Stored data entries

What follows belongs to an exercise in optimizing a design on an open flow for small area, a short achievable clock period and few clock cycles; a production flow would make more cautious choices.
Only simulation tests tie the RTL to the original design; equivalence was not proved.
Power figures rest on the tool's default switching activity, not on a simulated workload.

==> build 97: inputs <==
Design diff_drive_odometry, start of the top module:
module diff_drive_odometry (
    input  logic         i_clk,
    input  logic         i_rst_n,
    input  logic         s_axis_tvalid,
    output logic         s_axis_tready,
    input  logic [63:0]  s_axis_tdata,
    output logic         m_axis_tvalid,
    input  logic         m_axis_tready,
    output logic [127:0] m_axis_tdata,
    input  logic         i_cfg_valid,
    output logic         o_cfg_ready,
    input  logic [2:0]   i_cfg_index,
    input  logic [27:0]  i_cfg_data
);
export LEC_CHECK = 0
export CAP_MARGIN = 20
export CORE_MARGIN = 2
export CORE_UTILIZATION = 60
export SETUP_SLACK_MARGIN = 5
export SLEW_MARGIN = 20
create_clock -name core_clock -period 11.0 [get_ports {i_clk}]
run.sh (not shown) runs the stock make flow with config.mk's settings and CLKGATE_MAP_FILE= SYNTH_SCRIPT=/design/flow/synth_recipe.tcl, a recipe that flattens the netlist after the stock synthesis.
==> inputs of build 55, as changes to build 97 <==
- CORE_UTILIZATION: 60 -> 40
==> out/qor.yml <==
status: "finished clean"
finalPower_mw: 24.2
clkPwrFrac_pct: 17.6
grtUsageMet2_pct: 46.3
p_sw_mw: 11.6
grtUsageMet3_pct: 4.31
die_h_um: 477
multi_input_area_um2: 63100
holdPathEnd: "r_left_scale[19]"
the above is filed under build 55
This design comes from an exercise in tuning for small area, a short achievable clock period and few clock cycles per item on the open sky130 flow, not from production work.
Where RTL was checked, it was by simulation tests only, not by an equivalence proof against the original.
The RTL of runs 2 and 3 was laid out without a check of its function.

==> flow/design.v, too long to show whole: its modules and the start of the top module <==
// module fan_speed_controller_top: 1181 lines
module fan_speed_controller_top (
    input  logic        i_clk,
    input  logic        i_rst_n,
    input  logic        psel,
    input  logic        penable,
    input  logic        pwrite,
    input  logic [4:0]  paddr,
    input  logic [31:0] pwdata,
    output logic [31:0] prdata,
    output logic        pready,
    input  logic        i_s_tvalid,
    output logic        o_s_tready,
    input  logic [23:0] i_s_tdata,
    output logic        o_m_tvalid,
    input  logic        i_m_tready,
    output logic [39:0] o_m_tdata
);
  // ...
==> flow/flow/run.sh <==
#!/bin/bash
# Standard synthesis, then an inverter-pushing pass over the full adders of
# the mapped netlist (flow/invpush.py), then the standard layout from there,
# with plain buffers (not delay buffers) as the port buffers.
set -e
set -o pipefail
cp standard.sh standard_sh_copy.log
bash standard.sh synth > synth_run.log 2>&1
RES=$(dirname "$(find orfs/results -name 1_2_yosys.v | head -1)")
cp "$RES/1_2_yosys.v" 1_2_yosys_standard.v.log
python3 flow/invpush.py 1_2_yosys_standard.v.log 1500 > invpush_out.v 2> invpush.log
cp invpush_out.v "$RES/1_2_yosys.v"
rm -f "$RES/1_synth.odb" "$RES/1_synth.sdc"
sed 's/"\${@:-finish}"/"BUFFER_PORTS_ARGS=-buffer_cell sky130_fd_sc_hd__buf_2" "${@:-finish}"/' standard.sh > standard_ports.sh
cp standard_ports.sh standard_ports_sh_copy.log
bash standard_ports.sh finish > finish_run.log 2>&1
==> flow/flow/invpush.py <==
#!/usr/bin/env python3
# Removes inverters around full-adder cells in a mapped sky130 netlist.
# A full adder is self-dual: fa(~a, ~b, ~c) = (~cout, ~sum). Each fa cell may
# be "flipped" (all three inputs and both outputs complemented); the pass picks
# flips that reduce the number of inverters, then rebuilds the inverters that
# are still needed (one per signal and polarity). Registers are not touched.
import re
import sys
from collections import defaultdict

src = open(sys.argv[1]).read()

inst_re = re.compile(r'^  (sky130_fd_sc_hd__\w+)\s+(\S+(?: )?)\s*\((.*?)\);\n', re.S | re.M)
pin_re = re.compile(r'\.(\w+)\(\s*(.*?)\s*\)(?=\s*(?:,|$))', re.S)

OUT_PINS = {'X', 'Y', 'Q', 'Q_N', 'SUM', 'COUT', 'HI', 'LO'}

cells = []
for m in inst_re.finditer(src):
    typ, name, body = m.group(1), m.group(2), m.group(3)
    pins = [(p, n.strip()) for p, n in pin_re.findall(body)]
    cells.append(dict(typ=typ, name=name, pins=pins, span=m.span()))

# module ports
hdr = re.search(r'module\s+\S+\s*\((.*?)\);', src, re.S)
ports = set()
for m in re.finditer(r'^\s*(input|output)\s+(\[[^\]]*\]\s*)?(.*?);', src, re.M):
    for n in m.group(3).split(','):
        ports.add(n.strip())

def base(net):
    n = net.strip()
    if n.startswith('\\'):
        return n
    return re.sub(r'\[\d+\]$', '', n)

# assigns count as loads of their right-hand side
assign_loads = []
for m in re.finditer(r'^\s*assign\s+(.*?)\s*=\s*(.*?)\s*;', src, re.M):
    assign_loads.append(m.group(2).strip())

driver = {}
for i, c in enumerate(cells):
    for p, n in c['pins']:
        if p in OUT_PINS:
            driver[n] = (i, p)

def is_inv(c):
    return re.match(r'sky130_fd_sc_hd__(inv|clkinv)_\d+$', c['typ']) is not None

def is_fa(c):
    return re.match(r'sky130_fd_sc_hd__fa_\d+$', c['typ']) is not None

pin_of = lambda c, p: dict(c['pins'])[p]

# inverters we may remove: output is not a port and not used by an assign
removable = set()
for i, c in enumerate(cells):
    if is_inv(c):
        y = pin_of(c, 'Y')
        if base(y) in ports or y in assign_loads:
            continue
        removable.add(i)

memo = {}
def resolve(net):
    if net in memo:
        return memo[net]
    d = driver.get(net)
    if d is not None and d[0] in removable:
        r, pol = resolve(pin_of(cells[d[0]], 'A'))
        res = (r, pol ^ 1)
    else:
        res = (net, 0)
    memo[net] = res
    return res

fa_idx = [i for i, c in enumerate(cells) if is_fa(c)]
fa_of_root = {}
for i in fa_idx:
    for p, n in cells[i]['pins']:
        if p in ('SUM', 'COUT'):
            fa_of_root[n] = i

# loads: (cell index, pin, root, pol)
loads = []
for i, c in enumerate(cells):
    if i in removable:
        continue
    for p, n in c['pins']:
        if p in OUT_PINS:
            continue
        r, pol = resolve(n)
        loads.append((i, p, r, pol))

x = defaultdict(int)   # flip per fa cell index
fa_set = set(fa_idx)

by_root = defaultdict(list)
for k, (i, p, r, pol) in enumerate(loads):
    by_root[r].append(k)

def need(k):
    i, p, r, pol = loads[k]
    v = pol
    if i in fa_set:
        v ^= x[i]
    f = fa_of_root.get(r)
    if f is not None:
        v ^= x[f]
    return v

def root_cost(r):
    ks = by_root[r]
    return 1 if any(need(k) for k in ks) else 0

# roots touched by a flip of fa i: its input roots and its output roots
touch = {}
for i in fa_idx:
    rs = set()
    for p, n in cells[i]['pins']:
        if p in OUT_PINS:
            rs.add(n)
        else:
            rs.add(resolve(n)[0])
    touch[i] = rs

def total():
    return sum(root_cost(r) for r in by_root)

before = total()
changed = True
it = 0
while changed and it < 50:
    changed = False
    it += 1
    for i in fa_idx:
        rs = touch[i]
        c0 = sum(root_cost(r) for r in rs)
        x[i] ^= 1
        c1 = sum(root_cost(r) for r in rs)
        if c1 < c0:
            changed = True
        else:
            x[i] ^= 1
# escape local minima: random restarts of single/pair flips, keep the best
import random
rng = random.Random(1)
best = total()
bestx = dict(x)
for rnd in range(int(sys.argv[2]) if len(sys.argv) > 2 else 0):
    i = rng.choice(fa_idx)
    rs = set(touch[i])
    # flip i and its fa neighbours that share a root, then re-settle greedily
    grp = [i] + [fa_of_root[r] for r in touch[i] if r in fa_of_root and rng.random() < 0.5]
    for g in grp:
        x[g] ^= 1
    changed = True
    while changed:
        changed = False
        for j in fa_idx:
            r2 = touch[j]
            c0 = sum(root_cost(r) for r in r2)
            x[j] ^= 1
            c1 = sum(root_cost(r) for r in r2)
            if c1 < c0:
                changed = True
            else:
                x[j] ^= 1
    t = total()
    if t < best:
        best = t
        bestx = dict(x)
    else:
        x.clear()
        x.update(bestx)
after = total()

# rebuild: every load pin gets the root net or its complement
neg_net = {}
new_cells = []
def neg(r):
    if r not in neg_net:
        k = len(neg_net)
        nn = 'ipush_n%d' % k
        neg_net[r] = nn
        ra = r + ' ' if r.startswith('\\') else r
        new_cells.append('  sky130_fd_sc_hd__inv_1 ipush_i%d (\n    .A(%s),\n    .Y(%s)\n  );\n' % (k, ra, nn))
    return neg_net[r]

newpins = {}
for k, (i, p, r, pol) in enumerate(loads):
    newpins[(i, p)] = neg(r) if need(k) else r

out = []
last = 0
for i, c in enumerate(cells):
    s, e = c['span']
    out.append(src[last:s])
    last = e
    if i in removable:
        continue
    parts = []
    for p, n in c['pins']:
        nn = newpins.get((i, p), n)
        if nn.startswith('\\'):
            nn = nn + ' '
        parts.append('    .%s(%s)' % (p, nn))
    out.append('  %s %s (\n%s\n  );\n' % (c['typ'], c['name'].strip() + (' ' if c['name'].startswith('\\') else ''), ',\n'.join(parts)))
tail = src[last:]
decl = ''.join('  wire %s;\n' % nn for nn in neg_net.values())
tail = tail.replace('endmodule', ''.join(new_cells) + 'endmodule', 1)
out.append(tail)
res = ''.join(out)
h = hdr.end()
res = res[:h] + '\n' + decl + res[h:]
sys.stdout.write(res)
sys.stderr.write('invpush: %d fa cells, %d flipped, %d removable inverters, %d inverters after (cost %d -> %d)\n'
                 % (len(fa_idx), sum(x[i] for i in fa_idx), len(removable), len(neg_net), before, after))
==> flow/standard.sh <==
#!/bin/bash
# synth_recipe.tcl (not shown) runs the flow's synth.tcl, then flattens the netlist and writes it again
# the make line also repeats each setting of config.mk as NAME=value (left out here)
make -C /OpenROAD-flow-scripts/flow DESIGN_CONFIG=/design/flow/config.mk WORK_HOME=/design/flow/orfs CLKGATE_MAP_FILE= SYNTH_SCRIPT=/design/flow/synth_recipe.tcl "${@:-finish}"
==> flow/config.mk <==
export PLATFORM = sky130hd
export DESIGN_NAME = fan_speed_controller_top
export DESIGN_NICKNAME = fan_speed_controller_top
export VERILOG_FILES = /design/flow/design.v
export SDC_FILE = /design/flow/constraint.sdc
export NUM_CORES = 4
export LEC_CHECK = 0
export ABC_AREA = 1
export CAP_MARGIN = 20
export CORE_MARGIN = 2
export CORE_UTILIZATION = 50
export SETUP_SLACK_MARGIN = 4.8
export SLEW_MARGIN = 20
==> flow/constraint.sdc <==
create_clock -name core_clock -period 10.0 [get_ports {i_clk}]
set_input_delay 2.0000 -clock core_clock [delete_from_list [all_inputs] [get_ports {i_clk}]]
set_output_delay 2.0000 -clock core_clock [all_outputs]
set_load 0.01 [all_outputs]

Brief
Give back exactly the lines from the first line of the records through the line holding "multi_input_area_um2: 63100", including both of those lines and leaving out all others.

Task answer
What follows belongs to an exercise in optimizing a design on an open flow for small area, a short achievable clock period and few clock cycles; a production flow would make more cautious choices.
Only simulation tests tie the RTL to the original design; equivalence was not proved.
Power figures rest on the tool's default switching activity, not on a simulated workload.

==> build 97: inputs <==
Design diff_drive_odometry, start of the top module:
module diff_drive_odometry (
    input  logic         i_clk,
    input  logic         i_rst_n,
    input  logic         s_axis_tvalid,
    output logic         s_axis_tready,
    input  logic [63:0]  s_axis_tdata,
    output logic         m_axis_tvalid,
    input  logic         m_axis_tready,
    output logic [127:0] m_axis_tdata,
    input  logic         i_cfg_valid,
    output logic         o_cfg_ready,
    input  logic [2:0]   i_cfg_index,
    input  logic [27:0]  i_cfg_data
);
export LEC_CHECK = 0
export CAP_MARGIN = 20
export CORE_MARGIN = 2
export CORE_UTILIZATION = 60
export SETUP_SLACK_MARGIN = 5
export SLEW_MARGIN = 20
create_clock -name core_clock -period 11.0 [get_ports {i_clk}]
run.sh (not shown) runs the stock make flow with config.mk's settings and CLKGATE_MAP_FILE= SYNTH_SCRIPT=/design/flow/synth_recipe.tcl, a recipe that flattens the netlist after the stock synthesis.
==> inputs of build 55, as changes to build 97 <==
- CORE_UTILIZATION: 60 -> 40
==> out/qor.yml <==
status: "finished clean"
finalPower_mw: 24.2
clkPwrFrac_pct: 17.6
grtUsageMet2_pct: 46.3
p_sw_mw: 11.6
grtUsageMet3_pct: 4.31
die_h_um: 477
multi_input_area_um2: 63100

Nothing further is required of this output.